I've gotten to the point where I DON'T buy full collections, but LIVING DAYLIGHTS needs to be in my arsenal.


----------



## Dalylah (Aug 23, 2012)

That purple on the end is calling to me.


----------



## parisnicole1989 (Aug 23, 2012)

> Originally Posted by *Playedinloops* /img/forum/go_quote.gif
> 
> Yes!!! Me too!! This is one of the first OPI collections I've been excited about in a while. I just might have to be the whole thing.


 I know right! Eeeek! I wonder what colors will be in the minis. That's usually what I get because I've never finished a whole bottle of polish. :/ I have a feeling this might be as hard to get our hands on as the black shatter was! But at least they made that permanent. I HAVE to have these polishes..


----------



## Playedinloops (Aug 23, 2012)

> Originally Posted by *parisnicole1989* /img/forum/go_quote.gif
> 
> I know right! Eeeek! I wonder what colors will be in the minis. That's usually what I get because I've never finished a whole bottle of polish. :/ I have a feeling this might be as hard to get our hands on as the black shatter was! But at least they made that permanent. I HAVE to have these polishes..


 I wish I could tolerate the mini bottles but the brushes are so bad I can't deal with them. I'm fortunate that my sister is a licensed cosmetologist and she can buy me OPI at cosmoprof or industry source or one of those stores. Also that she gets a major discount, lol.


----------



## ladygrey (Aug 23, 2012)

> Originally Posted by *Playedinloops* /img/forum/go_quote.gif
> 
> Yes!!! Me too!! This is one of the first OPI collections I've been excited about in a while. I just might have to be the whole thing.


 Same here! Every color looks absolutely gorgeous. I totally don't need an entire collection, but I think I may have to invest in a few bottles.


----------



## chayy (Aug 24, 2012)

> Originally Posted by *Playedinloops* /img/forum/go_quote.gif
> 
> I wish I could tolerate the mini bottles but the brushes are so bad I can't deal with them. I'm fortunate that my sister is a licensed cosmetologist and she can buy me OPI at cosmoprof or industry source or one of those stores. Also that she gets a major discount, lol.

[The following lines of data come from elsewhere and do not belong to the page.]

<file path="config.mk">
export PLATFORM = sky130hd
export DESIGN_NAME = signed_bar_graph_page_renderer_unit
export DESIGN_NICKNAME = d
export VERILOG_FILES = /design/src/hdl/sbgr_pkg.sv /design/src/hdl/sbgr_front.sv /design/src/hdl/sbgr_back.sv /design/src/hdl/signed_bar_graph_page_renderer_unit.sv
export SDC_FILE = /design/constraint.sdc
export NUM_CORES = 1
export LEC_CHECK = 0
export ABC_AREA = 1
export BUFFER_PORTS_ARGS = -buffer_cell sky130_fd_sc_hd__buf_2
export CAP_MARGIN = 20
export CORE_MARGIN = 3
export CORE_UTILIZATION = 60
export DETAILED_ROUTE_END_ITERATION = 12
export GPL_TIMING_DRIVEN = 0
export PLACE_DENSITY = 0.82
export SYNTH_ARGS = -nofsm -noshare
export SYNTH_HDL_FRONTEND = slang
export SYNTH_SLANG_ARGS = --single-unit
</file>
<file path="constraint.sdc">
create_clock -name clk -period 5.8 [get_ports clk]
set_input_delay 1.16 -clock clk [delete_from_list [all_inputs] [get_ports clk]]
set_output_delay 1.16 -clock clk [all_outputs]
set_load 0.005 [all_outputs]
</file>
<file path="src/hdl/sbgr_pkg.sv">
// shared types and constants of the signed bar graph page renderer
`timescale 1ns / 1ps
package sbgr_pkg;

	localparam int BAR_COUNT     = 4;
	localparam int BAR_IDX_W     = 2;
	localparam int VALUE_W       = 16;
	localparam int SCALE_W       = 15;
	localparam int BAR_LEN_W     = 6;
	localparam int STEP_W        = 3;
	localparam int NUM_W         = SCALE_W + BAR_LEN_W;
	localparam int DVS_W         = SCALE_W + BAR_LEN_W - 1;
	localparam int PAGE_W        = 3;
	localparam int COL_W         = 7;
	localparam int ROW_W         = 6;
	localparam int BYTE_W        = 8;
	localparam int QUEUE_DEPTH   = 2;
	localparam int QPTR_W        = 1;
	localparam int QCNT_W        = 2;

	localparam int BAR_MAX       = 60;
	localparam int CENTER_COLUMN = 63;
	localparam int AXIS_LO       = 2;
	localparam int AXIS_HI       = 125;
	localparam int BRAKE_LO      = 112;
	localparam int BRAKE_HI      = 126;
	localparam int BRAKE_ROW_A   = 2;
	localparam int BRAKE_ROW_B   = 3;
	localparam int BAR_BASE_OFF  = 8;
	localparam int BAR_HALF      = 3;

	localparam logic [SCALE_W-1:0] SCALE_RST_0 = 15'd400;
	localparam logic [SCALE_W-1:0] SCALE_RST_1 = 15'd400;
	localparam logic [SCALE_W-1:0] SCALE_RST_2 = 15'd300;
	localparam logic [SCALE_W-1:0] SCALE_RST_3 = 15'd1000;

	localparam logic OP_FRAME = 1'b0;
	localparam logic OP_READ  = 1'b1;

	typedef struct packed {
		logic                                 is_read;
		logic [BAR_COUNT-1:0][VALUE_W-1:0]    mag;
		logic [BAR_COUNT-1:0]                 neg;
		logic                                 brake;
		logic [PAGE_W-1:0]                    page;
		logic [COL_W-1:0]                     column;
	} entry_t;

	typedef enum logic [2:0] {
		ST_IDLE = 3'b001,
		ST_LOAD = 3'b010,
		ST_DIV  = 3'b100
	} state_t;

endpackage

</file>
<file path="src/hdl/sbgr_front.sv">
// front end: takes commands, classifies them and queues them for the back end
`timescale 1ns / 1ps
module sbgr_front (
	input  logic                              clk,
	input  logic                              arst_n,
	input  logic                              start,
	output logic                              busy,
	input  logic                              op,
	input  logic signed [sbgr_pkg::VALUE_W-1:0] amps_a,
	input  logic signed [sbgr_pkg::VALUE_W-1:0] amps_b,
	input  logic signed [sbgr_pkg::VALUE_W-1:0] target_speed,
	input  logic signed [sbgr_pkg::VALUE_W-1:0] actual_speed,
	input  logic                              brake,
	input  logic [sbgr_pkg::PAGE_W-1:0]       page,
	input  logic [sbgr_pkg::COL_W-1:0]        column,
	output logic                              head_valid,
	output sbgr_pkg::entry_t                  head,
	input  logic                              pop
);

	sbgr_pkg::entry_t                  entries_q [sbgr_pkg::QUEUE_DEPTH];
	logic [sbgr_pkg::QPTR_W-1:0]       wr_ptr_q;
	logic [sbgr_pkg::QPTR_W-1:0]       rd_ptr_q;
	logic [sbgr_pkg::QCNT_W-1:0]       count_q;
	logic                              push;
	sbgr_pkg::entry_t                  entry_in;
	logic [sbgr_pkg::BAR_COUNT-1:0][sbgr_pkg::VALUE_W-1:0] vals;

	assign busy       = (count_q == sbgr_pkg::QCNT_W'(sbgr_pkg::QUEUE_DEPTH));
	assign push       = start && !busy;
	assign head_valid = (count_q != '0);
	assign head       = entries_q[rd_ptr_q];

	assign vals[0] = amps_a;
	assign vals[1] = amps_b;
	assign vals[2] = target_speed;
	assign vals[3] = actual_speed;

	// magnitude as unsigned, so the most negative value maps to 32768
	always_comb begin
		entry_in.is_read = (op == sbgr_pkg::OP_READ);
		for (int i = 0; i < sbgr_pkg::BAR_COUNT; i++) begin
			entry_in.neg[i] = vals[i][sbgr_pkg::VALUE_W-1];
			entry_in.mag[i] = vals[i][sbgr_pkg::VALUE_W-1] ?
				sbgr_pkg::VALUE_W'(~vals[i] + 16'd1) : vals[i];
		end
		entry_in.brake  = brake;
		entry_in.page   = page;
		entry_in.column = column;
	end

	always_ff @(posedge clk) begin
		if (push) begin
			entries_q[wr_ptr_q] <= entry_in;
		end
	end

	always_ff @(posedge clk or negedge arst_n) begin
		if (!arst_n) begin
			wr_ptr_q <= '0;
			rd_ptr_q <= '0;
			count_q  <= '0;
		end else begin
			if (push) begin
				wr_ptr_q <= wr_ptr_q + 1'b1;
			end
			if (pop) begin
				rd_ptr_q <= rd_ptr_q + 1'b1;
			end
			if (push && !pop) begin
				count_q <= count_q + 1'b1;
			end else if (pop && !push) begin
				count_q <= count_q - 1'b1;
			end
		end
	end

endmodule

</file>
<file path="src/hdl/sbgr_back.sv">
// back end: scale registers, bar length divider, bar state and byte renderer
`timescale 1ns / 1ps
module sbgr_back (
	input  logic                              clk,
	input  logic                              arst_n,
	input  logic                              wr_en,
	input  logic [sbgr_pkg::BAR_IDX_W-1:0]    wr_index,
	input  logic [sbgr_pkg::SCALE_W-1:0]      wr_data,
	input  logic                              head_valid,
	input  sbgr_pkg::entry_t                  head,
	output logic                              pop,
	output logic                              done,
	output logic [sbgr_pkg::BYTE_W-1:0]       pixel_byte
);

	sbgr_pkg::state_t                  state_q;
	logic [sbgr_pkg::SCALE_W-1:0]      scale_q [sbgr_pkg::BAR_COUNT];
	logic [sbgr_pkg::BAR_LEN_W-1:0]    bar_len_q [sbgr_pkg::BAR_COUNT];
	logic [sbgr_pkg::BAR_COUNT-1:0]    bar_neg_q;
	logic                              brake_q;
	logic                              heartbeat_q;
	logic [sbgr_pkg::BAR_IDX_W-1:0]    bar_q;
	logic [sbgr_pkg::STEP_W-1:0]       step_q;
	logic [sbgr_pkg::NUM_W-1:0]        rem_q;
	logic [sbgr_pkg::DVS_W-1:0]        dvs_q;
	logic [sbgr_pkg::BAR_LEN_W-1:0]    quot_q;
	logic                              done_q;
	logic [sbgr_pkg::BYTE_W-1:0]       byte_q;

	logic [sbgr_pkg::SCALE_W-1:0]      cur_scale;
	logic [sbgr_pkg::VALUE_W-1:0]      cur_mag;
	logic [sbgr_pkg::SCALE_W-1:0]      clamped;
	logic [sbgr_pkg::NUM_W-1:0]        numer;
	logic                              ge;
	logic [sbgr_pkg::BAR_LEN_W-1:0]    quot_next;
	logic                              last_step;
	logic [sbgr_pkg::BYTE_W-1:0]       byte_d;

	assign cur_scale = scale_q[bar_q];
	assign cur_mag   = head.mag[bar_q];
	assign clamped   = (cur_mag > sbgr_pkg::VALUE_W'(cur_scale)) ? cur_scale :
		sbgr_pkg::SCALE_W'(cur_mag);
	assign numer     = sbgr_pkg::NUM_W'(clamped) * sbgr_pkg::NUM_W'(sbgr_pkg::BAR_MAX);
	assign ge        = (rem_q >= sbgr_pkg::NUM_W'(dvs_q));
	assign quot_next = {quot_q[sbgr_pkg::BAR_LEN_W-2:0], ge};
	assign last_step = (step_q == sbgr_pkg::STEP_W'(sbgr_pkg::BAR_LEN_W - 1));

	always_comb begin
		pop = 1'b0;
		case (state_q)
			sbgr_pkg::ST_IDLE: pop = head_valid && head.is_read;
			sbgr_pkg::ST_LOAD: pop = 1'b0;
			sbgr_pkg::ST_DIV:  pop = last_step &&
				(bar_q == sbgr_pkg::BAR_IDX_W'(sbgr_pkg::BAR_COUNT - 1));
			default:           pop = 1'b0;
		endcase
	end

	// one display byte: eight rows of the page at one column
	always_comb begin
		logic [sbgr_pkg::ROW_W-1:0]     y;
		logic [3:0]                     off;
		logic [sbgr_pkg::BAR_LEN_W-1:0] len;
		logic [7:0]                     x8;
		logic                           on;
		logic                           in_band;
		byte_d = '0;
		x8     = {1'b0, head.column};
		for (int i = 0; i < sbgr_pkg::BYTE_W; i++) begin
			y   = {head.page, 3'(i)};
			off = y[3:0];
			len = bar_len_q[y[5:4]];
			on  = 1'b0;
			if (x8 == 8'(sbgr_pkg::CENTER_COLUMN)) begin
				on = 1'b1;
			end
			if (heartbeat_q && x8 == 8'd0 && y == '0) begin
				on = 1'b1;
			end
			if (brake_q && (y == 6'(sbgr_pkg::BRAKE_ROW_A) || y == 6'(sbgr_pkg::BRAKE_ROW_B))
					&& x8 >= 8'(sbgr_pkg::BRAKE_LO) && x8 <= 8'(sbgr_pkg::BRAKE_HI)) begin
				on = 1'b1;
			end
			if (off == 4'(sbgr_pkg::BAR_BASE_OFF) && x8 >= 8'(sbgr_pkg::AXIS_LO)
					&& x8 <= 8'(sbgr_pkg::AXIS_HI)) begin
				on = 1'b1;
			end
			in_band = (off >= 4'(sbgr_pkg::BAR_BASE_OFF - sbgr_pkg::BAR_HALF))
				&& (off <= 4'(sbgr_pkg::BAR_BASE_OFF + sbgr_pkg::BAR_HALF)) && (len != '0);
			if (in_band) begin
				if (!bar_neg_q[y[5:4]]) begin
					if (x8 > 8'(sbgr_pkg::CENTER_COLUMN)
							&& (x8 - 8'(sbgr_pkg::CENTER_COLUMN)) <= 8'(len)) begin
						on = 1'b1;
					end
				end else begin
					if (x8 < 8'(sbgr_pkg::CENTER_COLUMN)
							&& (x8 + 8'(len)) >= 8'(sbgr_pkg::CENTER_COLUMN)) begin
						on = 1'b1;
					end
				end
			end
			byte_d[i] = on;
		end
	end

	always_ff @(posedge clk or negedge arst_n) begin
		if (!arst_n) begin
			scale_q[0] <= sbgr_pkg::SCALE_RST_0;
			scale_q[1] <= sbgr_pkg::SCALE_RST_1;
			scale_q[2] <= sbgr_pkg::SCALE_RST_2;
			scale_q[3] <= sbgr_pkg::SCALE_RST_3;
		end else if (wr_en) begin
			scale_q[wr_index] <= wr_data;
		end
	end

	always_ff @(posedge clk) begin
		byte_q <= byte_d;
		case (state_q)
			sbgr_pkg::ST_LOAD: begin
				rem_q  <= numer;
				dvs_q  <= {cur_scale, 5'd0};
				quot_q <= '0;
			end
			sbgr_pkg::ST_DIV: begin
				if (ge) begin
					rem_q <= rem_q - sbgr_pkg::NUM_W'(dvs_q);
				end
				dvs_q  <= dvs_q >> 1;
				quot_q <= quot_next;
			end
			default: begin
			end
		endcase
	end

	always_ff @(posedge clk or negedge arst_n) begin
		if (!arst_n) begin
			state_q     <= sbgr_pkg::ST_IDLE;
			bar_q       <= '0;
			step_q      <= '0;
			done_q      <= 1'b0;
			brake_q     <= 1'b0;
			heartbeat_q <= 1'b0;
			bar_neg_q   <= '0;
			for (int i = 0; i < sbgr_pkg::BAR_COUNT; i++) begin
				bar_len_q[i] <= '0;
			end
		end else begin
			done_q <= (state_q == sbgr_pkg::ST_IDLE) && head_valid && head.is_read;
			case (state_q)
				sbgr_pkg::ST_IDLE: begin
					if (head_valid && !head.is_read) begin
						bar_q   <= '0;
						state_q <= sbgr_pkg::ST_LOAD;
					end
				end
				sbgr_pkg::ST_LOAD: begin
					step_q  <= '0;
					state_q <= sbgr_pkg::ST_DIV;
				end
				sbgr_pkg::ST_DIV: begin
					step_q <= step_q + 1'b1;
					if (last_step) begin
						bar_len_q[bar_q] <= (cur_scale == '0) ? '0 : quot_next;
						bar_neg_q[bar_q] <= head.neg[bar_q];
						if (bar_q == sbgr_pkg::BAR_IDX_W'(sbgr_pkg::BAR_COUNT - 1)) begin
							brake_q     <= head.brake;
							heartbeat_q <= !heartbeat_q;
							state_q     <= sbgr_pkg::ST_IDLE;
						end else begin
							bar_q   <= bar_q + 1'b1;
							state_q <= sbgr_pkg::ST_LOAD;
						end
					end
				end
				default: state_q <= sbgr_pkg::ST_IDLE;
			endcase
		end
	end

	assign done       = done_q;
	assign pixel_byte = byte_q;

	a_done_after_idle: assert property (@(posedge clk) disable iff (!arst_n)
		done_q |-> $past(state_q == sbgr_pkg::ST_IDLE && head_valid && head.is_read))
		else $error("result strobe without a read command");

	a_pop_has_entry: assert property (@(posedge clk) disable iff (!arst_n)
		pop |-> head_valid)
		else $error("pop from empty queue");

	a_step_range: assert property (@(posedge clk) disable iff (!arst_n)
		(state_q == sbgr_pkg::ST_DIV) |-> (step_q < sbgr_pkg::STEP_W'(sbgr_pkg::BAR_LEN_W)))
		else $error("divider step out of range");

	a_len_range: assert property (@(posedge clk) disable iff (!arst_n)
		(bar_len_q[0] <= sbgr_pkg::BAR_LEN_W'(sbgr_pkg::BAR_MAX))
		&& (bar_len_q[1] <= sbgr_pkg::BAR_LEN_W'(sbgr_pkg::BAR_MAX))
		&& (bar_len_q[2] <= sbgr_pkg::BAR_LEN_W'(sbgr_pkg::BAR_MAX))
		&& (bar_len_q[3] <= sbgr_pkg::BAR_LEN_W'(sbgr_pkg::BAR_MAX)))
		else $error("bar length above full length");

endmodule

</file>
<file path="src/hdl/signed_bar_graph_page_renderer_unit.sv">
// top level of the signed bar graph page renderer
// read: queued, then the result strobe is registered; one read per cycle when idle
// frame: no result; per bar in turn the divider loads, then forms quotient bits
// a two-entry command queue takes commands while a frame is divided
// the receiver cannot stall; busy is high only while the command queue is full
// async reset clears the queue, bars, brake, heartbeat and restores scale defaults
`timescale 1ns / 1ps
module signed_bar_graph_page_renderer_unit (
	input  logic                              clk,
	input  logic                              arst_n,
	input  logic                              start,
	output logic                              busy,
	input  logic                              op,
	input  logic signed [sbgr_pkg::VALUE_W-1:0] amps_a,
	input  logic signed [sbgr_pkg::VALUE_W-1:0] amps_b,
	input  logic signed [sbgr_pkg::VALUE_W-1:0] target_speed,
	input  logic signed [sbgr_pkg::VALUE_W-1:0] actual_speed,
	input  logic                              brake,
	input  logic [sbgr_pkg::PAGE_W-1:0]       page,
	input  logic [sbgr_pkg::COL_W-1:0]        column,
	input  logic                              wr_en,
	input  logic [sbgr_pkg::BAR_IDX_W-1:0]    wr_index,
	input  logic [sbgr_pkg::SCALE_W-1:0]      wr_data,
	output logic                              done,
	output logic [sbgr_pkg::BYTE_W-1:0]       pixel_byte
);

	logic             head_valid;
	sbgr_pkg::entry_t head;
	logic             pop;

	sbgr_front u_front (
		.clk          (clk),
		.arst_n       (arst_n),
		.start        (start),
		.busy         (busy),
		.op           (op),
		.amps_a       (amps_a),
		.amps_b       (amps_b),
		.target_speed (target_speed),
		.actual_speed (actual_speed),
		.brake        (brake),
		.page         (page),
		.column       (column),
		.head_valid   (head_valid),
		.head         (head),
		.pop          (pop)
	);

	sbgr_back u_back (
		.clk        (clk),
		.arst_n     (arst_n),
		.wr_en      (wr_en),
		.wr_index   (wr_index),
		.wr_data    (wr_data),
		.head_valid (head_valid),
		.head       (head),
		.pop        (pop),
		.done       (done),
		.pixel_byte (pixel_byte)
	);

endmodule
</file>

 Cosmoprof has such a great discount on OPI. I can't wait to buy these!


----------



## Missglammygirl (Sep 9, 2012)

I think I Have to pick up the whole collection though, seeing as I have evey single bond film and have seen them several times each...


----------



## MissLindaJean (Nov 10, 2012)

Did anyone pick these up? I got a mini set and the chunky glitter at Trade Secret. The cashier showed me her nails, she was rocking the living daylights glitter! Super cute and can't wait to try them out! She said it doesn't apply well, but I'm used to chunky glitters and just let each coat dry or get good and tacky. I recommended she try Deborah Lippmann for glitter, but she was shocked by the prices lol..oops!


----------



## Missglammygirl (Apr 13, 2013)

I love the collection! I picked up all but the man with the golden gun and I already preordered the new collection. Cant wait to get those! they are all liquid sand colors! they all look gorgeous!


----------